### To do
Provide again, from the entries below, every line from the one containing "i2c_in_filter | 2" through the one containing "Path buffers: 0", exactly as written, and no other line.

(Saved entries)
++++++++++++++++++++

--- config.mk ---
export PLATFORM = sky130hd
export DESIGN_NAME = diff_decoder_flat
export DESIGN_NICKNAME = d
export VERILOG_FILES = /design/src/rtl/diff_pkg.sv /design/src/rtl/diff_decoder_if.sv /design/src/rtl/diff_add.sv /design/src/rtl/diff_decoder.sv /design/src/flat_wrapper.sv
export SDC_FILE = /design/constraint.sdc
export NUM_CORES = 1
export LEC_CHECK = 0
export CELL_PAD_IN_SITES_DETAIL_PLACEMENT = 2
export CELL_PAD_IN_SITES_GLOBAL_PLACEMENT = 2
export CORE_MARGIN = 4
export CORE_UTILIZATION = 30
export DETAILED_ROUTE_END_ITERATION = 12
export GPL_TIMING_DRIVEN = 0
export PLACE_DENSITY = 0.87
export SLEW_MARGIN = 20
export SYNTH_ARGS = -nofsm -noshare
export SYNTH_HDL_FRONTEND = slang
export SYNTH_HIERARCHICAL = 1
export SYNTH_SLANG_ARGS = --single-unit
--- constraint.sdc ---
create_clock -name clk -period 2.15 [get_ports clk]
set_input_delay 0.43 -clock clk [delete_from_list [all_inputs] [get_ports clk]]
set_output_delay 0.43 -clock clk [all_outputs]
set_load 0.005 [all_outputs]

++++++++++++++++++++

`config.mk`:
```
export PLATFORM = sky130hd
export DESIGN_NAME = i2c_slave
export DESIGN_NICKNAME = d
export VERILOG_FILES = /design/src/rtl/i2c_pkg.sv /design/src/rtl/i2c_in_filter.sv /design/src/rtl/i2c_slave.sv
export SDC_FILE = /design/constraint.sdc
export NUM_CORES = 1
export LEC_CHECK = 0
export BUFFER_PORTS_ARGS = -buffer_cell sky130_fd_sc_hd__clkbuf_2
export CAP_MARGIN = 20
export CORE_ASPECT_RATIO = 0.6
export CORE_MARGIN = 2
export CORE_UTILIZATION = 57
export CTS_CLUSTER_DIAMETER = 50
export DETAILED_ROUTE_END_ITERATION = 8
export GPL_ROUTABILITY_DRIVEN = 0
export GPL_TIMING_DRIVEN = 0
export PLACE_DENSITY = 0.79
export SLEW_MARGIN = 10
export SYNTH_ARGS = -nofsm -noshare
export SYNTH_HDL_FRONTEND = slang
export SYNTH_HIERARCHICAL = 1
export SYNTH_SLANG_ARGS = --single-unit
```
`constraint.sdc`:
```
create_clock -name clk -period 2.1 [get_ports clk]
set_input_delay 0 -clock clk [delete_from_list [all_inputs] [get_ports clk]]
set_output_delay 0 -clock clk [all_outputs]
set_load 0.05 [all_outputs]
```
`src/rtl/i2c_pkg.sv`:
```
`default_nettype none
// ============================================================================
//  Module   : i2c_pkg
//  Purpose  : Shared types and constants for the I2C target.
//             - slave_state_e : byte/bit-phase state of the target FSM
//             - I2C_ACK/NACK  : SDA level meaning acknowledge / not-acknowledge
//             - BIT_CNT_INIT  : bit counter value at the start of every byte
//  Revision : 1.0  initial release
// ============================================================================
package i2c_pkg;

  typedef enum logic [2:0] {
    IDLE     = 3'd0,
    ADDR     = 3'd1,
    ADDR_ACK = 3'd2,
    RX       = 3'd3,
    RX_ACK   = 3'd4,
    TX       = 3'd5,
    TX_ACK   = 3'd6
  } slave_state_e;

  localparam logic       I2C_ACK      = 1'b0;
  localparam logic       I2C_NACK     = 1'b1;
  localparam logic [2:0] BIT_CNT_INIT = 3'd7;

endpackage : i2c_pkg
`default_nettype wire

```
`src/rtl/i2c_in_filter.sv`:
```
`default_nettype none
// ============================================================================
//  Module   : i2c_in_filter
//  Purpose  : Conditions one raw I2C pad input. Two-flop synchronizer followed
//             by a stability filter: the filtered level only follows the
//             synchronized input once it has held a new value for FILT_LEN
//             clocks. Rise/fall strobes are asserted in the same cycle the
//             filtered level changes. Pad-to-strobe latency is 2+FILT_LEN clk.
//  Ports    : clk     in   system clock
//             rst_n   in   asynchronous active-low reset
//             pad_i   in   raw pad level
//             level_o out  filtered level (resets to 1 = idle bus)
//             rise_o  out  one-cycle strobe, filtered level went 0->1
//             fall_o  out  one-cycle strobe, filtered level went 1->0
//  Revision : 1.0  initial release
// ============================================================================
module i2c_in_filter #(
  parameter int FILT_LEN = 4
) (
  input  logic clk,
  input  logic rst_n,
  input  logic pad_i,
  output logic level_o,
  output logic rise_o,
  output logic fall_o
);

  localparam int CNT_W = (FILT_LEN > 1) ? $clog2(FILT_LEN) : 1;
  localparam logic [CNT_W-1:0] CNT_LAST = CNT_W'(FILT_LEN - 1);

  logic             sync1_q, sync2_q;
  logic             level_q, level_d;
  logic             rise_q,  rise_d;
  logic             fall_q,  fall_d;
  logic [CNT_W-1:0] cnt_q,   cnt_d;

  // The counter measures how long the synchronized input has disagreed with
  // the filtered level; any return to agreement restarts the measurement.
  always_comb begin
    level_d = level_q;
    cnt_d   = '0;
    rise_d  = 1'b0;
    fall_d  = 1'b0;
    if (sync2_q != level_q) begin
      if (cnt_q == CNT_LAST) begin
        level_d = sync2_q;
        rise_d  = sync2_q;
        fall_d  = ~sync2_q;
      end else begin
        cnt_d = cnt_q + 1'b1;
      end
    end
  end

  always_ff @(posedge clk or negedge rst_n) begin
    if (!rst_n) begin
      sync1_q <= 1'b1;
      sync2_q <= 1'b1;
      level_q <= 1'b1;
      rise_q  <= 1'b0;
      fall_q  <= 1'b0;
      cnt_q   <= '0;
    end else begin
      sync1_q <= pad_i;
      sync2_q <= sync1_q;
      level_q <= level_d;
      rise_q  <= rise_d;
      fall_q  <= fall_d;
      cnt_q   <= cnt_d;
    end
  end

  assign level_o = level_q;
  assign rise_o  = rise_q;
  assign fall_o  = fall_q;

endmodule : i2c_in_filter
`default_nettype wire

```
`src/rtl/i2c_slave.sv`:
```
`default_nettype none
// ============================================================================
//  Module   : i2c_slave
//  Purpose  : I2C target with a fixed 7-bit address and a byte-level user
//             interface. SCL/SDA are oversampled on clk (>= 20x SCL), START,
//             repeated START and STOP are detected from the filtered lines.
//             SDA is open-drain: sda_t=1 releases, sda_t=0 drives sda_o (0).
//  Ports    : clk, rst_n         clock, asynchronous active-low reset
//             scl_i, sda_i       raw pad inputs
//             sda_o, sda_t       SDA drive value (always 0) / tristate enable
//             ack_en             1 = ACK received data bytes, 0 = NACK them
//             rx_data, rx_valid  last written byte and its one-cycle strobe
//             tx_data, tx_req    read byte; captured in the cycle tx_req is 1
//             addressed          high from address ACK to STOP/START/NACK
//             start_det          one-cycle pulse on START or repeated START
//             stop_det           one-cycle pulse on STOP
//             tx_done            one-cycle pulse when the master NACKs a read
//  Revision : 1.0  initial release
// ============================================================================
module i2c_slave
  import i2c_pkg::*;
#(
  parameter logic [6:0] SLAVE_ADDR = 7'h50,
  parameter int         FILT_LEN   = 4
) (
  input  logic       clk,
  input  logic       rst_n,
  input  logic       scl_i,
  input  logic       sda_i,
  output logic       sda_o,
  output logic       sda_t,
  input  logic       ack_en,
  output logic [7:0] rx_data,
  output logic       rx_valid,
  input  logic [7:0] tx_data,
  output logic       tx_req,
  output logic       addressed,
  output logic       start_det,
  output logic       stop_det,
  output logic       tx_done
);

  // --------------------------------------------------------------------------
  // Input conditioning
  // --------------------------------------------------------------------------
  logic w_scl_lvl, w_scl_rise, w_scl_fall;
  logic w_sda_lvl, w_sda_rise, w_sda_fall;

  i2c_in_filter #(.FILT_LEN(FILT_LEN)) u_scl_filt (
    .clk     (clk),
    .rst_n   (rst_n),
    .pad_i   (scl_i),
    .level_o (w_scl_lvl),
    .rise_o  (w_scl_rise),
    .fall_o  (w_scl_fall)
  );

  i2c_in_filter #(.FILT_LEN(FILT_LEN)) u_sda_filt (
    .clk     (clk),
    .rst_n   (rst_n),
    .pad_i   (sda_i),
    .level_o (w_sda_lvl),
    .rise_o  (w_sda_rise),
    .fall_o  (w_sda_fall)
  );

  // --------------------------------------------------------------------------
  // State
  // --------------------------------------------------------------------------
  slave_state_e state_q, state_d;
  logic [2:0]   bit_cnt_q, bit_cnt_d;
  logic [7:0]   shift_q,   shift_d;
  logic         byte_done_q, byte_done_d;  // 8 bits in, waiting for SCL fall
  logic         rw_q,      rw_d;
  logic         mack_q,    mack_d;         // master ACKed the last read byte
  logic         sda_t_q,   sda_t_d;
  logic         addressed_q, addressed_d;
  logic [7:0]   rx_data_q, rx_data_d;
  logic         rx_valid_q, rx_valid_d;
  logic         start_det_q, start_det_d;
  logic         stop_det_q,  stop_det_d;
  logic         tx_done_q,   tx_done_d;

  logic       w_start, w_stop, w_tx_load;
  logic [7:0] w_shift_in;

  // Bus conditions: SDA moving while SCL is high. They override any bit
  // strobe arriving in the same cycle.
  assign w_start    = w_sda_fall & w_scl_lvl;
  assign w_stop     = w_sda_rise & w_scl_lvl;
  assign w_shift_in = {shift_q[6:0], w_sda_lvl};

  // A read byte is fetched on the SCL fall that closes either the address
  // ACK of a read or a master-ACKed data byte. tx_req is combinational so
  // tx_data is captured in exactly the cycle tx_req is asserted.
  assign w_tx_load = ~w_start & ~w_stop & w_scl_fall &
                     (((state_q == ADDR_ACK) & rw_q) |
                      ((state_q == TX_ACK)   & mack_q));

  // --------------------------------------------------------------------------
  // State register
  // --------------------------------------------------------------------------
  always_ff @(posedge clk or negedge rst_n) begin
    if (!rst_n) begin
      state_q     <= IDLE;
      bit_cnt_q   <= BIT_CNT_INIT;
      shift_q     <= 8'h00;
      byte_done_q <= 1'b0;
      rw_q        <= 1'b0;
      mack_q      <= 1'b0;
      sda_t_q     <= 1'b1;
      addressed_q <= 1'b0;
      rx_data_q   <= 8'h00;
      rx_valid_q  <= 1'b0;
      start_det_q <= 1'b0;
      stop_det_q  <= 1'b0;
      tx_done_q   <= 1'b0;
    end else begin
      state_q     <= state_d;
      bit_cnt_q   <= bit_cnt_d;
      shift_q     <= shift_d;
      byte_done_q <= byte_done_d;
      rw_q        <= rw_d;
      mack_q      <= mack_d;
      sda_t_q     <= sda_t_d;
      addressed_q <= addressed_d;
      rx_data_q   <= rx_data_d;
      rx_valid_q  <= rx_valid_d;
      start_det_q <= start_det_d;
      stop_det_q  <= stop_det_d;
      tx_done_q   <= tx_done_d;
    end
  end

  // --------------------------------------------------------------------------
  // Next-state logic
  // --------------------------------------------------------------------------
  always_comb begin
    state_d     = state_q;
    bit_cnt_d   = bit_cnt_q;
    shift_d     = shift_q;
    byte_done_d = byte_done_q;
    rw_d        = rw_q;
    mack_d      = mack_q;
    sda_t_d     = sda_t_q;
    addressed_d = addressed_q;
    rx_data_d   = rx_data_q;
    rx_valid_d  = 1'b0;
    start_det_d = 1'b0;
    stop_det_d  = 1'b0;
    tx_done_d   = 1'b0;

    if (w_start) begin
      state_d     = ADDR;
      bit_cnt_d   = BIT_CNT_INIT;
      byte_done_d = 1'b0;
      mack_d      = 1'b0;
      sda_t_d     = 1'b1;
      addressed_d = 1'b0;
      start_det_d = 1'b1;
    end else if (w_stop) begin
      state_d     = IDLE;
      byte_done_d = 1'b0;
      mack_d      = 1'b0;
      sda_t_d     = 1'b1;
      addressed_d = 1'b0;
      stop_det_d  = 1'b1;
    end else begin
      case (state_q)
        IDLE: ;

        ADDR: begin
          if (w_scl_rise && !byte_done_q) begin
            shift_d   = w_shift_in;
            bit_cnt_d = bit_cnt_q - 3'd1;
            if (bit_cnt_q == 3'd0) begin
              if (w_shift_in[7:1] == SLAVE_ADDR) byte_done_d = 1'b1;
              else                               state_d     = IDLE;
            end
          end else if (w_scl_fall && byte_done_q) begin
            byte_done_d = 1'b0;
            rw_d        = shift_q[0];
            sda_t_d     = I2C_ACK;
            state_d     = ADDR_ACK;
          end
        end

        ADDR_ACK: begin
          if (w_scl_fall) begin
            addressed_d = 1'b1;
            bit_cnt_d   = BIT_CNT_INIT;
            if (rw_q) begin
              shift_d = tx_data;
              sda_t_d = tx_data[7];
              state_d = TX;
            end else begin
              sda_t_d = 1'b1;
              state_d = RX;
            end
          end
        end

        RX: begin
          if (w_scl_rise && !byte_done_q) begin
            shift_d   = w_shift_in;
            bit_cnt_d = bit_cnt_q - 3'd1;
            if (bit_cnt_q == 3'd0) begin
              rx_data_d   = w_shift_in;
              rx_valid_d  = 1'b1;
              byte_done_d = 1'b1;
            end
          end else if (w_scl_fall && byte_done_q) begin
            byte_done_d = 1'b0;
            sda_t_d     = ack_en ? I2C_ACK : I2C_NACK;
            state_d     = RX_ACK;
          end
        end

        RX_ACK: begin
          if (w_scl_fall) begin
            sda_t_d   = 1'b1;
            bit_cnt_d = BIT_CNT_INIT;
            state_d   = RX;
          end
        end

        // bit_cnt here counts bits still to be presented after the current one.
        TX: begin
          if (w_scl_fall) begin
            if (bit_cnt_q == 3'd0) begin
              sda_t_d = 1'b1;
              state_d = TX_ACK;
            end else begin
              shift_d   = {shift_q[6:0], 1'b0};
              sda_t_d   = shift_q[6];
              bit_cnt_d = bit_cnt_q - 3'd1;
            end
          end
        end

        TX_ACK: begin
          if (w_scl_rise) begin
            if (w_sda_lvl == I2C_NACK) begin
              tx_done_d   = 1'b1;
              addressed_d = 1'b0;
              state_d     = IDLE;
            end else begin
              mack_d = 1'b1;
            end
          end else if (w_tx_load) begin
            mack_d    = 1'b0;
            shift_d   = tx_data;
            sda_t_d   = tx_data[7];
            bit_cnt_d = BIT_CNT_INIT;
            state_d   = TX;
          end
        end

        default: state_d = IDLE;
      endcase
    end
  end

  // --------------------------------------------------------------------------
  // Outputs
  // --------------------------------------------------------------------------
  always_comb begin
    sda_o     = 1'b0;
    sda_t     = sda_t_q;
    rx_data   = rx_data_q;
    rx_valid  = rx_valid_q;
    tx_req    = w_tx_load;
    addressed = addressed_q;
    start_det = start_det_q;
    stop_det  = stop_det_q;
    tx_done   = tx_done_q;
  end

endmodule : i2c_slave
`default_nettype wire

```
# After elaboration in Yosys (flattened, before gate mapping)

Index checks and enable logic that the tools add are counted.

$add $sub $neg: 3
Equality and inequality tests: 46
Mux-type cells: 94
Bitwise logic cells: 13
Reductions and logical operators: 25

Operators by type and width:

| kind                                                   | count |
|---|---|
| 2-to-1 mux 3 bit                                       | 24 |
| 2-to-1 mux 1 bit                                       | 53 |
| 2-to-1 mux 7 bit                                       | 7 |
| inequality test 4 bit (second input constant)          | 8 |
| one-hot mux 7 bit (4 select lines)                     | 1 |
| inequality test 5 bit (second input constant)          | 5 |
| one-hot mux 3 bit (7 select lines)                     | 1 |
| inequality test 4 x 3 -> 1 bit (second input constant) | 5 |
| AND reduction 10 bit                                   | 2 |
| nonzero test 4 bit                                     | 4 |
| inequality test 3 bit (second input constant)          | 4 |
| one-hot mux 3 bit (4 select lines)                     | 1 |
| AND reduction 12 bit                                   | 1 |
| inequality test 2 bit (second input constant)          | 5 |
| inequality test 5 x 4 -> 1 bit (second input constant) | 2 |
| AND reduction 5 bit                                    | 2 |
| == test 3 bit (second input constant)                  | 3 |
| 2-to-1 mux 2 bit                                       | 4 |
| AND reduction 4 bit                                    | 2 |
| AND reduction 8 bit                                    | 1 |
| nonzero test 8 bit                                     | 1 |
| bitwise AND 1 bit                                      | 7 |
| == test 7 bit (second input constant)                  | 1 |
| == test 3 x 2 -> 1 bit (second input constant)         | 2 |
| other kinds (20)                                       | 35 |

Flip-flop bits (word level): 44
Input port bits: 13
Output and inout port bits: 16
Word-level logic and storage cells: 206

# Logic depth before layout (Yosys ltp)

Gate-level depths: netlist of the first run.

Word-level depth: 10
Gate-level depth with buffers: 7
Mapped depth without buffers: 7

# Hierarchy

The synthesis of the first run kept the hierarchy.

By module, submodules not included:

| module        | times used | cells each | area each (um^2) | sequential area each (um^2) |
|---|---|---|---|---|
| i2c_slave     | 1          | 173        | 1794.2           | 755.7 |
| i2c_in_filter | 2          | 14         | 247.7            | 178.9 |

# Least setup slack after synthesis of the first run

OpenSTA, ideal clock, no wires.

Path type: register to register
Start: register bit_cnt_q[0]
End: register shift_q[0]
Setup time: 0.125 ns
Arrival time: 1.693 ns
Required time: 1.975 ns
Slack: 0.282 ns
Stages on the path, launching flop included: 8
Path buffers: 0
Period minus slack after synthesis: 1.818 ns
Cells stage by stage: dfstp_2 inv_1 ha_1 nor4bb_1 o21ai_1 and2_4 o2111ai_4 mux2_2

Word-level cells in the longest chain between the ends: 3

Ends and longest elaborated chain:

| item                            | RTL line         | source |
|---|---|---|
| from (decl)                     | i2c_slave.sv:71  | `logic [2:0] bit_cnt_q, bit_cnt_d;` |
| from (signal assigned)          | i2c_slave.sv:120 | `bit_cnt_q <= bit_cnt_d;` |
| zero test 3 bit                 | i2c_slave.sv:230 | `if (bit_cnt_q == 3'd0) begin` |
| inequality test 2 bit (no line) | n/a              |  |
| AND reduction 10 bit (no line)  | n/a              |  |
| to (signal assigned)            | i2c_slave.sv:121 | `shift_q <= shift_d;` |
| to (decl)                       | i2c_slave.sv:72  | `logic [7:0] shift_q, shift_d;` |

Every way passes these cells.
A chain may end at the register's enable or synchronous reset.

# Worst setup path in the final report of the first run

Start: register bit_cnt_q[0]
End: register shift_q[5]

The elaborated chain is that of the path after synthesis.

++++++++++++++++++++

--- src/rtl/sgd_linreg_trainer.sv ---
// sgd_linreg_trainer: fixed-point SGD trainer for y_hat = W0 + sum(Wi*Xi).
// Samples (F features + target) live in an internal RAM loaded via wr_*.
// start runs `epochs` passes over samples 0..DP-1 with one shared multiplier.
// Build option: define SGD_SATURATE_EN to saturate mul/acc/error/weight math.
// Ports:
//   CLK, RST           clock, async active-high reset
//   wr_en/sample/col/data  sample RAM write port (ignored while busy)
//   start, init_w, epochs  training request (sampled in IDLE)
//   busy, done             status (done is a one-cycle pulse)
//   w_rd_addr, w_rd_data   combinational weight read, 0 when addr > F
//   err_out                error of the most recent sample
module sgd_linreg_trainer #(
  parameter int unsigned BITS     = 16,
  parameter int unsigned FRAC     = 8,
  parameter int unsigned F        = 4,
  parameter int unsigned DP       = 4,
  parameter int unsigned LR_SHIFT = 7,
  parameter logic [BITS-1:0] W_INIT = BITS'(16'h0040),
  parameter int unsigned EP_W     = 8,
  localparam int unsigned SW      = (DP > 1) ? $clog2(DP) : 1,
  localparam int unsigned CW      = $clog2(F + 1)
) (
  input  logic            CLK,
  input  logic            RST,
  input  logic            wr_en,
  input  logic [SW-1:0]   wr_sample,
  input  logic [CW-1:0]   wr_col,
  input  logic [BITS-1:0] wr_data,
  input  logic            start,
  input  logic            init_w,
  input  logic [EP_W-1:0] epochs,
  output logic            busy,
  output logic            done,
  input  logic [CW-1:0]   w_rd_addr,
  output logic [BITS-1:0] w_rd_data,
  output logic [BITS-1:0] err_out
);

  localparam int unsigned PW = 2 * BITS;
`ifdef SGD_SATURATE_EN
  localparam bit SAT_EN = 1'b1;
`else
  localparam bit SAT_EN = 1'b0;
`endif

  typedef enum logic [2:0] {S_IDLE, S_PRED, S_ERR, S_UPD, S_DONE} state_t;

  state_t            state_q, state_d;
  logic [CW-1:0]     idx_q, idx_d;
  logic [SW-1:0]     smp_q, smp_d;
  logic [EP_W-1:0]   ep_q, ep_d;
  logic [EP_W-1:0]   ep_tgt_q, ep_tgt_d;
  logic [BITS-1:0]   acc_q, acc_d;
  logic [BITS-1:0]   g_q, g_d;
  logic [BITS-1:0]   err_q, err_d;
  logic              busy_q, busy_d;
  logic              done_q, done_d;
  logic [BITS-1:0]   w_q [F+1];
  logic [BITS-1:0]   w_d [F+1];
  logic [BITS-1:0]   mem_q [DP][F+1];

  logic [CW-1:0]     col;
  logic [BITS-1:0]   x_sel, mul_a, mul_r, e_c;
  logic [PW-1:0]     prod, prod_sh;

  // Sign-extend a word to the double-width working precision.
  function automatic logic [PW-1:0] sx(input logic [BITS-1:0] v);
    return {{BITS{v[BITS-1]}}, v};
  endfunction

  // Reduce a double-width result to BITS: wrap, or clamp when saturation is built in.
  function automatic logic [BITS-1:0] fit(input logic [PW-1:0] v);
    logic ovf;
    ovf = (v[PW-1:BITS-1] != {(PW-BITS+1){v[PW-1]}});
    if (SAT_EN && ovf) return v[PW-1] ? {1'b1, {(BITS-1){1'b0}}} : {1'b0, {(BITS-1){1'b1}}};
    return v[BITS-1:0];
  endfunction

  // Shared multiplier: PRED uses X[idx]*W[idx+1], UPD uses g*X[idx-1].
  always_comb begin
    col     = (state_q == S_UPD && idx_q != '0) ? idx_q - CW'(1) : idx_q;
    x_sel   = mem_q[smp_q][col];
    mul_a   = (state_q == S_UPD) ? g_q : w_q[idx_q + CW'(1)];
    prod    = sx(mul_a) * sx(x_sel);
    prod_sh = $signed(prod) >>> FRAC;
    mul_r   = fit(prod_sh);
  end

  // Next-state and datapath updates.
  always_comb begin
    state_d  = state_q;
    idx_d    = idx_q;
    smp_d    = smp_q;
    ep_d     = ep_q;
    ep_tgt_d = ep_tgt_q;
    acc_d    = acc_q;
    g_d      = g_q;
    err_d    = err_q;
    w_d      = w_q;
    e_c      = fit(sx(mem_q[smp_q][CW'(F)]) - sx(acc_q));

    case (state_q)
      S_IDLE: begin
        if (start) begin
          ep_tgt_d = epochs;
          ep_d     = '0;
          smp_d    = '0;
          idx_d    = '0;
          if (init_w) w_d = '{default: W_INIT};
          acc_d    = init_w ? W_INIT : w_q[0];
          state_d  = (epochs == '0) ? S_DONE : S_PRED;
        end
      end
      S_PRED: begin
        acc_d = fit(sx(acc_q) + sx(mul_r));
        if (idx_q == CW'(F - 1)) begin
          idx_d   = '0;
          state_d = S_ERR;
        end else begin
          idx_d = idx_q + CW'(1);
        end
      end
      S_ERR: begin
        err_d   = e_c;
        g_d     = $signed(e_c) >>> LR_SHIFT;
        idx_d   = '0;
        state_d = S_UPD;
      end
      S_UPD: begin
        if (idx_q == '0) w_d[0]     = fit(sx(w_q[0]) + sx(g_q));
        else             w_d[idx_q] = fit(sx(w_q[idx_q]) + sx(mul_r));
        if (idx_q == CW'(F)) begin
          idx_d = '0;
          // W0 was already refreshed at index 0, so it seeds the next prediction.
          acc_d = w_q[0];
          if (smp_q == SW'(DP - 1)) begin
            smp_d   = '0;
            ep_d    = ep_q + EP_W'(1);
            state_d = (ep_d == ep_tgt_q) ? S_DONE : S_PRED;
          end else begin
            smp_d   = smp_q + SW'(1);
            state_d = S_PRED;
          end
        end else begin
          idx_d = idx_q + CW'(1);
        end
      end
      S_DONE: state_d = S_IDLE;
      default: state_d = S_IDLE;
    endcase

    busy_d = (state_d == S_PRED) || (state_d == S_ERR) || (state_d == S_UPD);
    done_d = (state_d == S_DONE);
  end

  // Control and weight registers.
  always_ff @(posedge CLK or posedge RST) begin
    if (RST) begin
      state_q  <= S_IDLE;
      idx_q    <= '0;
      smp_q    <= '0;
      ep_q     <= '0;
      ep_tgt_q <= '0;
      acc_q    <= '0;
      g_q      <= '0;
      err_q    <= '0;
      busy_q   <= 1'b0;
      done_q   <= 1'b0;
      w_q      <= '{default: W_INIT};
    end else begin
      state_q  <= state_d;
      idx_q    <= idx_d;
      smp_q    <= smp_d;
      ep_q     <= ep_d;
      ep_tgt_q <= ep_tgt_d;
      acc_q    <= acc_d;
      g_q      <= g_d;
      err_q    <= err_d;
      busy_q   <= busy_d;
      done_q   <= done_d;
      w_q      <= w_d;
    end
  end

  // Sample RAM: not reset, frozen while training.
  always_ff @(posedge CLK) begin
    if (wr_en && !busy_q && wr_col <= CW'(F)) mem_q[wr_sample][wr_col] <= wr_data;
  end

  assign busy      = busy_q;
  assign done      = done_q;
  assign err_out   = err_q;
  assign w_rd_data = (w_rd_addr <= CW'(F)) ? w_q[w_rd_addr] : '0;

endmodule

++++++++++++++++++++

### Reply to the exercise
| i2c_in_filter | 2          | 14         | 247.7            | 178.9 |

# Least setup slack after synthesis of the first run

OpenSTA, ideal clock, no wires.

Path type: register to register
Start: register bit_cnt_q[0]
End: register shift_q[0]
Setup time: 0.125 ns
Arrival time: 1.693 ns
Required time: 1.975 ns
Slack: 0.282 ns
Stages on the path, launching flop included: 8
Path buffers: 0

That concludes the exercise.